While European restaurants race to footnote menus, reassuring concerned gourmands that no genetically modified ingredients were used in the preparation of their food, starving populations around the world eagerly await the next harvest of scientifically improved crops. Mendel in the Kitchen provides a clear and balanced picture of this tangled, tricky (and very timely) topic.

Any farmer you talk to could tell you that we've been playing with the genetic makeup of our food for millennia, carefully coaxing nature to do our bidding. The practice officially dates back to Gregor Mendel-who was not a renowned scientist, but a 19th century Augustinian monk. Mendel spent many hours toiling in his garden, testing and cultivating more than 28,000 pea plants, selectively determining very specific characteristics of the peas that were produced, ultimately giving birth to the idea of heredity-and the now very common practice of artificially modifying our food.

But as science takes the helm, steering common field practices into the laboratory, the world is now keenly aware of how adept we have become at tinkering with nature-which in turn has produced a variety of questions. Are genetically modified foods really safe? Will the foods ultimately make us sick, perhaps in ways we can't even imagine? Isn't it genuinely dangerous to change the nature of nature itself?

Nina Fedoroff, a leading geneticist and recognized expert in biotechnology, answers these questions, and more. Addressing the fear and mistrust that is rapidly spreading, Federoff and her co-author, science writer Nancy Brown, weave a narrative rich in history, technology, and science to dispel myths and misunderstandings.

In the end, Fedoroff arues, plant biotechnology can help us to become better stewards of the earth while permitting us to feed ourselves and generations of children to come. Indeed, this new approach to agriculture holds the promise of being the most environmentally conservative way to increase our food supply.

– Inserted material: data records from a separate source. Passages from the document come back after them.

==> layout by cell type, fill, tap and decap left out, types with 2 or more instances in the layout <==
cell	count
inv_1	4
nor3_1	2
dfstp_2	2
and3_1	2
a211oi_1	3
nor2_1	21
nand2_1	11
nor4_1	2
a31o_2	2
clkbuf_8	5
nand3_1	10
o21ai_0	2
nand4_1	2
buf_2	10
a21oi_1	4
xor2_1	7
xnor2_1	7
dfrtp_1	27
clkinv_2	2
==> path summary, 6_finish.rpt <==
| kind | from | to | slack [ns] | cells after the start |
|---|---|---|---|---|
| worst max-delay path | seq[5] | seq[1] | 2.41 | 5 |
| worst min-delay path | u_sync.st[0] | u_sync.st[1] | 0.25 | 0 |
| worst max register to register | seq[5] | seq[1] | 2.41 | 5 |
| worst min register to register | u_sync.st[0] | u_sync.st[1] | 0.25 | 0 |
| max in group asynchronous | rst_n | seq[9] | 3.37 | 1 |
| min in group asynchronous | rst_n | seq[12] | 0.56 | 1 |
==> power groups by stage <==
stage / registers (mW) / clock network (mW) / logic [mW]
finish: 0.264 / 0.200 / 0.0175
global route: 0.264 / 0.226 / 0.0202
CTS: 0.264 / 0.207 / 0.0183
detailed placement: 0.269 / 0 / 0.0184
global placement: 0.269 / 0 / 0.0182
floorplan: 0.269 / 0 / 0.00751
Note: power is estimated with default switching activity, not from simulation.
[src/cwrc_pkg.sv]
// Purpose: shared constants for the comparator window / round-robin control block
// Assumes: 32-bit AXI4-Lite register bus, 20 MHz clock
// Notes:   offsets are byte addresses, one aligned word per register
package cwrc_pkg;
  // ----------------------------------------------------------------
  // register map
  // ----------------------------------------------------------------
  localparam logic [7:0] CWRC_OFS_CTRL    = 8'h00;
  localparam logic [7:0] CWRC_OFS_MUX     = 8'h04;
  localparam logic [7:0] CWRC_OFS_STATUS  = 8'h08;
  localparam logic [7:0] CWRC_OFS_IRQ_EN  = 8'h0c;
  localparam logic [7:0] CWRC_OFS_RELOAD  = 8'h10;
  localparam logic [7:0] CWRC_OFS_PRESET  = 8'h14;
  localparam logic [7:0] CWRC_OFS_RESULT  = 8'h18;
  localparam logic [7:0] CWRC_OFS_CHANGED = 8'h1c;
  // ----------------------------------------------------------------
  // control fields
  // ----------------------------------------------------------------
  localparam int CTL_EN       = 0;
  localparam int CTL_INV      = 1;
  localparam int CTL_WIN      = 2;
  localparam int CTL_DMA      = 3;
  localparam int CTL_GATE_INV = 4;
  localparam int CTL_EVT_LO   = 5;
  localparam int CTL_FRC_LO   = 7;
  localparam int CTL_RR_EN    = 9;
  localparam int CTL_RR_INT   = 10;
  localparam int CTL_TMR_EN   = 11;
  localparam int MUX_NEG_LO   = 4;
  // status / irq enable bits
  localparam int ST_RISE  = 0;
  localparam int ST_FALL  = 1;
  localparam int ST_RR    = 2;
  localparam int ST_LEVEL = 3;
  localparam logic [31:0] CWRC_CTRL_RST = 32'h0000_0000;
  // ----------------------------------------------------------------
  // encodings and timing
  // ----------------------------------------------------------------
  localparam logic [1:0] EVT_NONE = 2'h0;
  localparam logic [1:0] EVT_RISE = 2'h1;
  localparam logic [1:0] EVT_FALL = 2'h2;
  localparam logic [1:0] EVT_BOTH = 2'h3;
  localparam logic [1:0] FRC_LOW  = 2'h1;
  localparam logic [1:0] FRC_HIGH = 2'h2;
  localparam logic [1:0] RESP_OKAY   = 2'h0;
  localparam logic [1:0] RESP_SLVERR = 2'h2;
  localparam int CLK_KHZ        = 20000;
  localparam int RR_SETTLE_NS   = 100;
  localparam int RR_SETTLE_CALC = (RR_SETTLE_NS * CLK_KHZ + 999999) / 1000000;
  localparam int RR_SETTLE_CYC  = (RR_SETTLE_CALC < 1) ? 1 : RR_SETTLE_CALC;
  typedef enum logic [2:0] {
    RR_IDLE   = 3'b001,
    RR_SETTLE = 3'b010,
    RR_DONE   = 3'b100
  } cwrc_rr_state_t;
endpackage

In 2001 the Human Genome Project announced that it had successfully mapped the entire genetic content of human DNA. Scientists, politicians, theologians, and pundits speculated about what would follow, conjuring everything from nightmare scenarios of state-controlled eugenics to the hope of engineering disease-resistant newborns. As with debates surrounding stem-cell research, the seemingly endless possibilities of genetic engineering will continue to influence public opinion and policy into the foreseeable future.

Beyond Biotechnology: The Barren Promise of Genetic Engineering distinguishes between the hype and reality of this technology and explains the nuanced and delicate relationship between science and nature. Authors Craig Holdrege and Steve Talbott evaluate the current state of genetic science and examine its potential applications, particularly in agriculture and medicine, as well as the possible dangers. The authors show how the popular view of genetics does not include an understanding of the ways in which genes actually work together in organisms.

Simplistic and reductionist views of genes lead to unrealistic expectations and, ultimately, disappointment in the results that genetic engineering actually delivers. The authors explore new developments in genetics, from the discovery of "non-Darwinian" adaptative mutations in bacteria to evidence that suggests that organisms are far more than mere collections of genetically driven mechanisms. While examining these issues, the authors also answer vital questions that get to the essence of genetic interaction with human biology: Does DNA "manage" an organism any more than the organism manages its DNA? Should genetically engineered products be labeled as such? Do the methods of the genetic engineer resemble the centuries-old practices of animal husbandry?

Written for lay readers, Beyond Biotechnology is an accessible introduction to the complicated issues of genetic engineering and its potential applications. In the unexplored space between nature and laboratory, a new science is waiting to emerge. Technology-based social and environmental solutions will remain tenuous and at risk of reversal as long as our culture is alienated from the plants and animals on which all life depends.